Northern Ireland’s Department for the Economy has launched a public consultation on the region’s first coordinated aviation policy, covering nine million-plus annual passengers, a decarbonisation roadmap, and a pointed recognition that market-leading SAF production start-ups are already operating in the region. The consultation closes at 5:00 pm on 22 May 2026.
The policy covers three airports — Belfast International, George Best Belfast City Airport, and City of Derry Airport — which together handled 9.3 million passengers in 2024, up 13% from 8.2 million in 2023. It is the first time post-pandemic passenger volumes have surpassed pre-COVID highs. Gross air tourism-related value added exceeded £619 million, with a net additional economic impact estimated at £400 million after displacement and leakage. The Department for the Economy’s mandate covers economic development, not civil aviation regulation (which remains reserved to Westminster), making this a policy framework document rather than a legislative proposal.

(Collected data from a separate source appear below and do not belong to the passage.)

<file path="src/rtl/bpu_pkg.sv">
`timescale 1ns/1ps
package bpu_pkg;

   // Decoded access of the current cycle
   typedef struct packed {
      logic rd_any;   // read of either source
      logic rd_mbx;   // read of the mailbox
      logic rd_fifo;  // read of the FIFO memory
      logic wr_fifo;  // write toward the FIFO memory
      logic borrow;   // mailbox read with generation: trees busy
   } bpu_acc_t;

   typedef enum logic {
      SRC_FIFO = 1'b0,
      SRC_MBX  = 1'b1
   } bpu_src_e;

endpackage

</file>
<file path="src/rtl/bpu_decode.sv">
`timescale 1ns/1ps
module bpu_decode
   import bpu_pkg::*;
(
   input  logic     cs_n,
   input  logic     en,
   input  logic     wr_rd,
   input  logic     mbx_sel,
   input  logic     gen_par,
   output bpu_acc_t acc,
   output bpu_src_e src
);

   logic sel;

   always_comb begin
      sel         = !cs_n && en;
      acc.rd_any  = sel && !wr_rd;
      acc.rd_mbx  = sel && !wr_rd && mbx_sel;
      acc.rd_fifo = sel && !wr_rd && !mbx_sel;
      acc.wr_fifo = sel && wr_rd && !mbx_sel;
      acc.borrow  = sel && !wr_rd && mbx_sel && gen_par;
      src         = mbx_sel ? SRC_MBX : SRC_FIFO;
   end

endmodule

</file>
<file path="src/rtl/bpu_parity_tree.sv">
`timescale 1ns/1ps
module bpu_parity_tree #(
   parameter int BYTE_W    = 8,
   parameter int NUM_BYTES = 4
) (
   input  logic [NUM_BYTES*BYTE_W-1:0] data,
   input  logic                        odd_sel,
   output logic [NUM_BYTES-1:0]        gen_bits
);

   // Bit that completes each lane to the selected parity
   for (genvar k = 0; k < NUM_BYTES; k++) begin : g_tree
      assign gen_bits[k] = (^data[k*BYTE_W +: BYTE_W]) ^ odd_sel;
   end

endmodule

</file>
<file path="src/rtl/bpu_subst.sv">
`timescale 1ns/1ps
module bpu_subst #(
   parameter int BYTE_W    = 8,
   parameter int NUM_BYTES = 4,
   localparam int LANE     = BYTE_W + 1,
   localparam int W        = NUM_BYTES * LANE
) (
   input  logic [W-1:0]         d,
   input  logic [NUM_BYTES-1:0] gen_bits,
   input  logic                 gen_en,
   output logic [W-1:0]         q
);

   for (genvar k = 0; k < NUM_BYTES; k++) begin : g_lane
      assign q[k*LANE +: BYTE_W] = d[k*LANE +: BYTE_W];
      assign q[k*LANE + BYTE_W]  = gen_en ? gen_bits[k] : d[k*LANE + BYTE_W];
   end

endmodule

</file>
<file path="src/rtl/bpu_mailbox.sv">
`timescale 1ns/1ps
module bpu_mailbox #(
   parameter int W = 36
) (
   input  logic         clk,
   input  logic         rst_n,
   input  logic         we,
   input  logic [W-1:0] wdata,
   input  logic         rd_take,
   output logic [W-1:0] q,
   output logic         full
);

   always_ff @(posedge clk or negedge rst_n) begin
      if (!rst_n) begin
         q    <= '0;
         full <= 1'b0;
      end else begin
         if (we) begin
            q    <= wdata;
            full <= 1'b1;
         end else if (rd_take) begin
            full <= 1'b0;
         end
      end
   end

   AST_MBX_KEEPS_DATA: assert property (@(posedge clk) disable iff (!rst_n)
      !we |=> $stable(q));
   AST_MBX_FULL_ON_WRITE: assert property (@(posedge clk) disable iff (!rst_n)
      we |=> full);
   AST_MBX_EMPTY_ON_READ: assert property (@(posedge clk) disable iff (!rst_n)
      (rd_take && !we) |=> !full);

endmodule

</file>
<file path="src/rtl/bpu_out_stage.sv">
`timescale 1ns/1ps
module bpu_out_stage #(
   parameter int W = 36
) (
   input  logic         clk,
   input  logic         rst_n,
   input  logic         load,
   input  logic [W-1:0] d,
   output logic [W-1:0] q
);

   always_ff @(posedge clk or negedge rst_n) begin
      if (!rst_n)    q <= '0;
      else if (load) q <= d;
   end

   AST_OUT_HOLDS: assert property (@(posedge clk) disable iff (!rst_n)
      !load |=> $stable(q));

endmodule

</file>
<file path="src/rtl/byte_parity_unit.sv">
`timescale 1ns/1ps
module byte_parity_unit
   import bpu_pkg::*;
#(
   parameter int BYTE_W       = 8,
   parameter int NUM_BYTES    = 4,
   parameter int SHARED_TREES = 1
) (
   input  logic                                 clk,
   input  logic                                 rst_n,
   input  logic                                 cs_n,
   input  logic                                 en,
   input  logic                                 wr_rd,
   input  logic                                 mbx_sel,
   input  logic                                 gen_par,
   input  logic                                 odd_sel,
   input  logic [NUM_BYTES*(BYTE_W+1)-1:0]      bus_in,
   input  logic                                 peer_mbx_we,
   input  logic [NUM_BYTES*(BYTE_W+1)-1:0]      peer_mbx_data,
   input  logic [NUM_BYTES*(BYTE_W+1)-1:0]      fifo_rd_data,
   output logic                                 fifo_rd_en,
   output logic                                 fifo_wr_en,
   output logic [NUM_BYTES*(BYTE_W+1)-1:0]      fifo_wr_data,
   output logic [NUM_BYTES*(BYTE_W+1)-1:0]      dout,
   output logic                                 par_err_n,
   output logic                                 mbx_full
);

   localparam int LANE = BYTE_W + 1;
   localparam int W    = NUM_BYTES * LANE;
   localparam int DW   = NUM_BYTES * BYTE_W;

   // Elaboration-time parameter checks
   if (BYTE_W < 1) begin : g_bad_byte_w
      $error("BYTE_W must be at least 1");
   end
   if (NUM_BYTES < 1) begin : g_bad_num_bytes
      $error("NUM_BYTES must be at least 1");
   end
   if (SHARED_TREES != 0 && SHARED_TREES != 1) begin : g_bad_shared
      $error("SHARED_TREES must be 0 or 1");
   end

   bpu_acc_t acc;
   bpu_src_e src;

   logic [W-1:0]         mbx_q;
   logic [W-1:0]         chk_word;
   logic [DW-1:0]        chk_data;
   logic [NUM_BYTES-1:0] chk_msb;
   logic [NUM_BYTES-1:0] chk_gen;
   logic [NUM_BYTES-1:0] chk_bad;
   logic [NUM_BYTES-1:0] mbx_gen;
   logic [DW-1:0]        fifo_data;
   logic [NUM_BYTES-1:0] fifo_gen;
   logic [W-1:0]         sel_word;
   logic [NUM_BYTES-1:0] sel_gen;
   logic [W-1:0]         out_d;

   bpu_decode u_decode (
      .cs_n    (cs_n),
      .en      (en),
      .wr_rd   (wr_rd),
      .mbx_sel (mbx_sel),
      .gen_par (gen_par),
      .acc     (acc),
      .src     (src)
   );

   bpu_mailbox #(.W(W)) u_mailbox (
      .clk     (clk),
      .rst_n   (rst_n),
      .we      (peer_mbx_we),
      .wdata   (peer_mbx_data),
      .rd_take (acc.rd_mbx),
      .q       (mbx_q),
      .full    (mbx_full)
   );

   // FIFO write path: every bit stored as driven
   assign fifo_wr_en   = acc.wr_fifo;
   assign fifo_wr_data = bus_in;
   assign fifo_rd_en   = acc.rd_fifo;

   // Lane split of the checked word and of FIFO read data
   for (genvar k = 0; k < NUM_BYTES; k++) begin : g_split
      assign chk_data[k*BYTE_W +: BYTE_W]  = chk_word[k*LANE +: BYTE_W];
      assign chk_msb[k]                    = chk_word[k*LANE + BYTE_W];
      assign fifo_data[k*BYTE_W +: BYTE_W] = fifo_rd_data[k*LANE +: BYTE_W];
   end

   if (SHARED_TREES == 1) begin : g_shared
      // One tree set: bus check normally, mailbox generation when borrowed
      assign chk_word = acc.borrow ? mbx_q : bus_in;
      bpu_parity_tree #(.BYTE_W(BYTE_W), .NUM_BYTES(NUM_BYTES)) u_tree_chk (
         .data     (chk_data),
         .odd_sel  (odd_sel),
         .gen_bits (chk_gen)
      );
      assign mbx_gen = chk_gen;
   end else begin : g_split_trees
      logic [DW-1:0] mbx_data;
      for (genvar k = 0; k < NUM_BYTES; k++) begin : g_mlane
         assign mbx_data[k*BYTE_W +: BYTE_W] = mbx_q[k*LANE +: BYTE_W];
      end
      assign chk_word = bus_in;
      bpu_parity_tree #(.BYTE_W(BYTE_W), .NUM_BYTES(NUM_BYTES)) u_tree_chk (
         .data     (chk_data),
         .odd_sel  (odd_sel),
         .gen_bits (chk_gen)
      );
      bpu_parity_tree #(.BYTE_W(BYTE_W), .NUM_BYTES(NUM_BYTES)) u_tree_mbx (
         .data     (mbx_data),
         .odd_sel  (odd_sel),
         .gen_bits (mbx_gen)
      );
   end

   // FIFO data has its own generator, ahead of the output register
   bpu_parity_tree #(.BYTE_W(BYTE_W), .NUM_BYTES(NUM_BYTES)) u_tree_fifo (
      .data     (fifo_data),
      .odd_sel  (odd_sel),
      .gen_bits (fifo_gen)
   );

   // A lane is bad when its stored bit differs from the completing bit
   assign chk_bad   = chk_msb ^ chk_gen;
   assign par_err_n = acc.borrow | ~(|chk_bad);

   // Source select and substitution on the output path only
   assign sel_word = (src == SRC_MBX) ? mbx_q   : fifo_rd_data;
   assign sel_gen  = (src == SRC_MBX) ? mbx_gen : fifo_gen;

   bpu_subst #(.BYTE_W(BYTE_W), .NUM_BYTES(NUM_BYTES)) u_subst (
      .d        (sel_word),
      .gen_bits (sel_gen),
      .gen_en   (gen_par),
      .q        (out_d)
   );

   bpu_out_stage #(.W(W)) u_out (
      .clk   (clk),
      .rst_n (rst_n),
      .load  (acc.rd_any),
      .d     (out_d),
      .q     (dout)
   );

   // Lane-by-lane count of ones, written apart from the xor trees
   function automatic logic word_ok(input logic [W-1:0] w, input logic odd);
      logic ok;
      ok = 1'b1;
      for (int k = 0; k < NUM_BYTES; k++) begin
         if ((($countones(w[k*LANE +: LANE]) % 2) == 1) != odd) ok = 1'b0;
      end
      return ok;
   endfunction

   AST_ERR_FORCED_HIGH: assert property (@(posedge clk) disable iff (!rst_n)
      (!cs_n && en && !wr_rd && mbx_sel && gen_par) |-> par_err_n);
   AST_ERR_MATCHES_BUS: assert property (@(posedge clk) disable iff (!rst_n)
      !(!cs_n && en && !wr_rd && mbx_sel && gen_par) |-> (par_err_n == word_ok(bus_in, odd_sel)));
   AST_GEN_WORD_VALID: assert property (@(posedge clk) disable iff (!rst_n)
      (!cs_n && en && !wr_rd && gen_par) |=> word_ok(dout, $past(odd_sel)));
   AST_FIFO_STROBES_EXCL: assert property (@(posedge clk) disable iff (!rst_n)
      !(fifo_rd_en && fifo_wr_en));

endmodule

</file>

“Market-leading SAF production start-ups are already based in Northern Ireland” — Northern Ireland Department for the Economy, March 2026
The consultation is organized around seven policy positions: route development, regional balance, decarbonisation, Air Passenger Duty reform, an Aviation Advisory Group, duty-free access, and skills. On decarbonisation, the Department commits to supporting industry engagement on SAF alongside the UK Emissions Trading Scheme and CORSIA as the primary policy instruments. The UK SAF Mandate is explicitly cited as a relevant framework. Crucially, the document identifies local SAF production as an economic development opportunity — not just a compliance lever — framing it as a pathway to attract investment and stimulate high-value job creation. Belfast International Airport has already achieved Level 3 Carbon accreditation as part of its sustainability program.
Northern Ireland’s position within UK aviation policy is structurally complicated. Civil aviation is reserved to Westminster, yet the region faces competitive pressures that differ sharply from the rest of the UK. Dublin Airport draws passengers from across the NI catchment area, operates under different tax rules, and benefits from the Republic of Ireland having abolished aviation taxes entirely. A 2024 York Aviation review commissioned by the Department found that the absence of a clear government-led aviation policy had produced “uncoordinated efforts and fragmented interventions.” This consultation is the Department’s answer to that gap.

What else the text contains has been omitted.